In case you’re wondering whether this is a rant about the current situation of the economy, stop. (Although I could write about that later, but that would be a whole new different allegory.)
This, is about the oddities that I encounter daily. Five main queer creatures from high school. Maybe, I’m just being too harsh by referring to them as the weirdos, because in reality, I am the one who’s ‘known’ for being a freak. So yeah, whatever it is, I’m glad they’re the ones who conduct our classes and I’m so glad that above everything that they are, they’re not like the lunatics who taught me up till the tenth grade.
Accountancy and Entrepreneurship:
She’s the size two version of Nicole Scherzinger. That’s what the KappaXeta’s think, anyway. I haven’t observed her that closely, but she’s a heck load of fun. She’ll walk in with that smile plastered on her face, take attendance and everything, and well, be nice. Right, she’s the epitome of being amiable and responsible. Also, she has a thing for a certain Mr.X. Now, I have no inkling whatsoever of his whereabouts, but she must be missing him dearly because not one class goes by without his mention.
This woman drones on and on about trade and warehousing and insurance, laying special emphasis on the alphabet’ssss’ at the end of a word, e’ss’pecially if it’s in plural. And on the day that you yourself are exhausted and don’t feel like attending class, it all sounds like a dying lament struggling to liberate itself through the glass windows of the classroom. Dressed very simply, with her pepper coloured hair flopping on that one wart on her forehead, she scrutinizes everything through her tiny, beady eyes that seem to have a certain twinkle in them. But then again that could just be the light bouncing off her rectangular, silver coloured half-rimmed frames.

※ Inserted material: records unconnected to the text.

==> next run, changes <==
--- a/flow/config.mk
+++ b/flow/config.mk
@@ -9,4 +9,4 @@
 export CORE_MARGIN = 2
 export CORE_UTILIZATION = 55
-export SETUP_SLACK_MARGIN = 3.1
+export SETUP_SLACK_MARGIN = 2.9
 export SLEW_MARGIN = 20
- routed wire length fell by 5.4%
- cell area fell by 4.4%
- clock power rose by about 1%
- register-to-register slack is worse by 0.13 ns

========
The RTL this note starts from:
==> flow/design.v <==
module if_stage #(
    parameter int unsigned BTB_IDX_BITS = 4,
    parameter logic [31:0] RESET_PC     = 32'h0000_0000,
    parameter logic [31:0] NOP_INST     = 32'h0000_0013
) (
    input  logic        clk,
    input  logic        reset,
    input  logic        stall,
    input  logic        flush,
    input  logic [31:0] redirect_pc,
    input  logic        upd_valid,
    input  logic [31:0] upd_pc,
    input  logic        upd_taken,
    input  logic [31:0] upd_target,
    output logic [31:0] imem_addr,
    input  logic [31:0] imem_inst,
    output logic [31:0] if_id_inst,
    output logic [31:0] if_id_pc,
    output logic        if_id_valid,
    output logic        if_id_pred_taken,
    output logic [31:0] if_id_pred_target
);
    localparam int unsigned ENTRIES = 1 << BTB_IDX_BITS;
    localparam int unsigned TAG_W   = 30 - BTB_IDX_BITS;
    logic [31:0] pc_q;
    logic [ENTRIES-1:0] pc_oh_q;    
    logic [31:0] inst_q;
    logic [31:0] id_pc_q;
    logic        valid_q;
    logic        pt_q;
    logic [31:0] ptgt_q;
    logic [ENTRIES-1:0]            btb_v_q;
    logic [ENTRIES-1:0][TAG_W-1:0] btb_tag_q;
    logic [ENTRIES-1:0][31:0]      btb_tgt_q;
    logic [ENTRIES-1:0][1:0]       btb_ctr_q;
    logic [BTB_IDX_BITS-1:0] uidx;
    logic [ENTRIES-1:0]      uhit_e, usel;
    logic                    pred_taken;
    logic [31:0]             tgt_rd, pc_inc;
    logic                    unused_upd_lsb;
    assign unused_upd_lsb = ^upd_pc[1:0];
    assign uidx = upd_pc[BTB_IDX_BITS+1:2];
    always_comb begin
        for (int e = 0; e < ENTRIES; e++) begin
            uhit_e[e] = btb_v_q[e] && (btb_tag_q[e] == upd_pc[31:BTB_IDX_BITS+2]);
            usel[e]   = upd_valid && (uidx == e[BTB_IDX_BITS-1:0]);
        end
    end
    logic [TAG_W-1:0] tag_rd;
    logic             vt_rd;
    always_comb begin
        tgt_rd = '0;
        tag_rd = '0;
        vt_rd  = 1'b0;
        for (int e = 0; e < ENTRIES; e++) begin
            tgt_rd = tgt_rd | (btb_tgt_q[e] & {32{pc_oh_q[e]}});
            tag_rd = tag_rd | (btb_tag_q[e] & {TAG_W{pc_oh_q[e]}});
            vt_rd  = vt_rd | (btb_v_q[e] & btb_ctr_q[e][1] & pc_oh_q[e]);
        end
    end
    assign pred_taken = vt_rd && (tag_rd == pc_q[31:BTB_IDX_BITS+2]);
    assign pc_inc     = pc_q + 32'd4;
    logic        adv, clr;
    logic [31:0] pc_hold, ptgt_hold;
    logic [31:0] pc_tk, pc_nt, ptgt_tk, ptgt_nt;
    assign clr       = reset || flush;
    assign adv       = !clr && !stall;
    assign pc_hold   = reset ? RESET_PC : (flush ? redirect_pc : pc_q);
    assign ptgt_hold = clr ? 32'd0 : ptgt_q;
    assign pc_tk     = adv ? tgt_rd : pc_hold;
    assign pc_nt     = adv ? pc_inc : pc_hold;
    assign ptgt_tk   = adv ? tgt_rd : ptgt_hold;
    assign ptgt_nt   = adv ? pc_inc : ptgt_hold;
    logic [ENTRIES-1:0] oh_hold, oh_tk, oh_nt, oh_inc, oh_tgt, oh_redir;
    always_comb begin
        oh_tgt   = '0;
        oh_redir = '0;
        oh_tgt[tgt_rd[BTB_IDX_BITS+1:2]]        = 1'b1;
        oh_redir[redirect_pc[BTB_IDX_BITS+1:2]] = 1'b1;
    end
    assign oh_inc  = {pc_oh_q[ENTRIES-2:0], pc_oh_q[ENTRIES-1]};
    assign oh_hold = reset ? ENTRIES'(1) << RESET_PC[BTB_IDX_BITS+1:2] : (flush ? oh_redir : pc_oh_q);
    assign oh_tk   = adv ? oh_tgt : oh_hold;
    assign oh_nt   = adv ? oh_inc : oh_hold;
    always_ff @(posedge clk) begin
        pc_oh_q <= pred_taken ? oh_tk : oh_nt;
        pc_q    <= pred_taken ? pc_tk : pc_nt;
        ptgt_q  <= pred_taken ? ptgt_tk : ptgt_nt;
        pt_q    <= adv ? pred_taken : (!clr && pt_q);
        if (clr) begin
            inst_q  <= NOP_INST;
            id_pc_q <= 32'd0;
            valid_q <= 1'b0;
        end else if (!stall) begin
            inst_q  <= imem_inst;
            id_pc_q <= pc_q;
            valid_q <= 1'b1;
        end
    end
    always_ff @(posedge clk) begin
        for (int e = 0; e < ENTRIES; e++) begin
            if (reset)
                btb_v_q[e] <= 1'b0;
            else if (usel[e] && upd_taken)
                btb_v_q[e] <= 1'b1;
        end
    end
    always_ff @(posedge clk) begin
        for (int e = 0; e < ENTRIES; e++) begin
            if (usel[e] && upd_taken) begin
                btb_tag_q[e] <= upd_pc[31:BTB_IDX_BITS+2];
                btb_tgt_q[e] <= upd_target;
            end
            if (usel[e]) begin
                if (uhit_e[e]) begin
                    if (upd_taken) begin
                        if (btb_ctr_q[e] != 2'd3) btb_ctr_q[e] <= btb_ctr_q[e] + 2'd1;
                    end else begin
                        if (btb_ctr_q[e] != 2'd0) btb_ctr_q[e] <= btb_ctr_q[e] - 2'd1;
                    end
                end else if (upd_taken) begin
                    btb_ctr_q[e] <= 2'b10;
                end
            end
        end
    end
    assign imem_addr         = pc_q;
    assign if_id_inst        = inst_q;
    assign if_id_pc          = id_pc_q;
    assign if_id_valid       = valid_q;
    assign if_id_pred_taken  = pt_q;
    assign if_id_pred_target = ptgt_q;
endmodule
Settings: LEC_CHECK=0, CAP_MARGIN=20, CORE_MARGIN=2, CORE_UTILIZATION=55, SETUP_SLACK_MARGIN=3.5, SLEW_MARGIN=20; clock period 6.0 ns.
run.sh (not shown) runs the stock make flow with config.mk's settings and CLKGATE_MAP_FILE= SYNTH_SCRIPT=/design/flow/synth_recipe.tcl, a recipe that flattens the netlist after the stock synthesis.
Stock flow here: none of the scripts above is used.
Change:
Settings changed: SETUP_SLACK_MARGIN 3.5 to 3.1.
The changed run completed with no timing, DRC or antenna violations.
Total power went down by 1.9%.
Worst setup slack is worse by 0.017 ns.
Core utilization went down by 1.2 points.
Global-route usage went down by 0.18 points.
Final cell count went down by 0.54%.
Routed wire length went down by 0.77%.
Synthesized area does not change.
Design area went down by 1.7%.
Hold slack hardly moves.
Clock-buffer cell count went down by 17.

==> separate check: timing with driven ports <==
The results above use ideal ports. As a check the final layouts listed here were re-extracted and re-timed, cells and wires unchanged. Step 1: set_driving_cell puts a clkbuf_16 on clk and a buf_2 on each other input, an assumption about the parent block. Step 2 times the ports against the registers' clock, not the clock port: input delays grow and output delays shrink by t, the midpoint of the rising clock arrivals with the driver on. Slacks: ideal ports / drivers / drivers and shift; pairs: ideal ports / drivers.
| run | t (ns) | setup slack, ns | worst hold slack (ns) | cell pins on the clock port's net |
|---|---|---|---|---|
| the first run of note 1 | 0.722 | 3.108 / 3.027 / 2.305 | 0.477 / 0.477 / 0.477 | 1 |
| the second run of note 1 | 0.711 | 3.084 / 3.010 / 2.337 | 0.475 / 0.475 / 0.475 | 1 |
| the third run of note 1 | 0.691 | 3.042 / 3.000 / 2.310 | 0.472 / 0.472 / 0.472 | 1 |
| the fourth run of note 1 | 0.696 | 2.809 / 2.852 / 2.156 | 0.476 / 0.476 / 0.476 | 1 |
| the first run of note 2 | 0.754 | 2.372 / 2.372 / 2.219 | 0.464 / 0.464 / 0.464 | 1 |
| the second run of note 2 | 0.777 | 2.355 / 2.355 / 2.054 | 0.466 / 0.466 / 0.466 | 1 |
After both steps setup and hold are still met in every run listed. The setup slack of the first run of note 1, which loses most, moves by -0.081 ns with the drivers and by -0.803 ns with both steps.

Her quirkiness isn’t that evident, professionally, but she seems like the kind who in her early years would have loved to down a bottle or two of mead and just sit by the rocks and get captivated by the breeze. Then again it’s not that tough a task to picture her clad in a leather jacket racing along with the speed of wind, one hand on the handle of her bike, the other clutched tightly around her vodka candy.
This is weird, sure. For me to imagine such eccentricities and convert simple, sophisticated women into wild hazards of nature. But I like her. She insinuates a very friendly aura. And I got a 92 on my B.S paper, so I’m not complaining. Entertaining and pleasant 🙂
Is a subject that captures my interest a little too much. And the teacher, here, well. Today, when I looked at her closely for research for this particular blog post, I noticed she looks a LOT like a Care Bear! She’s got that rounded face with faint color in her cheeks, along with that genuine smile. Nothing too funky though, however she does have her own postulates and sentiments on the whole ball of wax. Arguments form a supreme part of her personality. And if I go deep about her sense organs, well, they need a quick check-up at the doctor’s. I think she’s deaf, because the other day a cellphone screamed Maroon 5’s Wake Up Call and she was standing right next to it and didn’t notice. Which means that there must be something going on with her taste buds as well, because uhm, as far as I remember my anatomy of the human body, the mouth and the ear (and the nose, as well,) are connected.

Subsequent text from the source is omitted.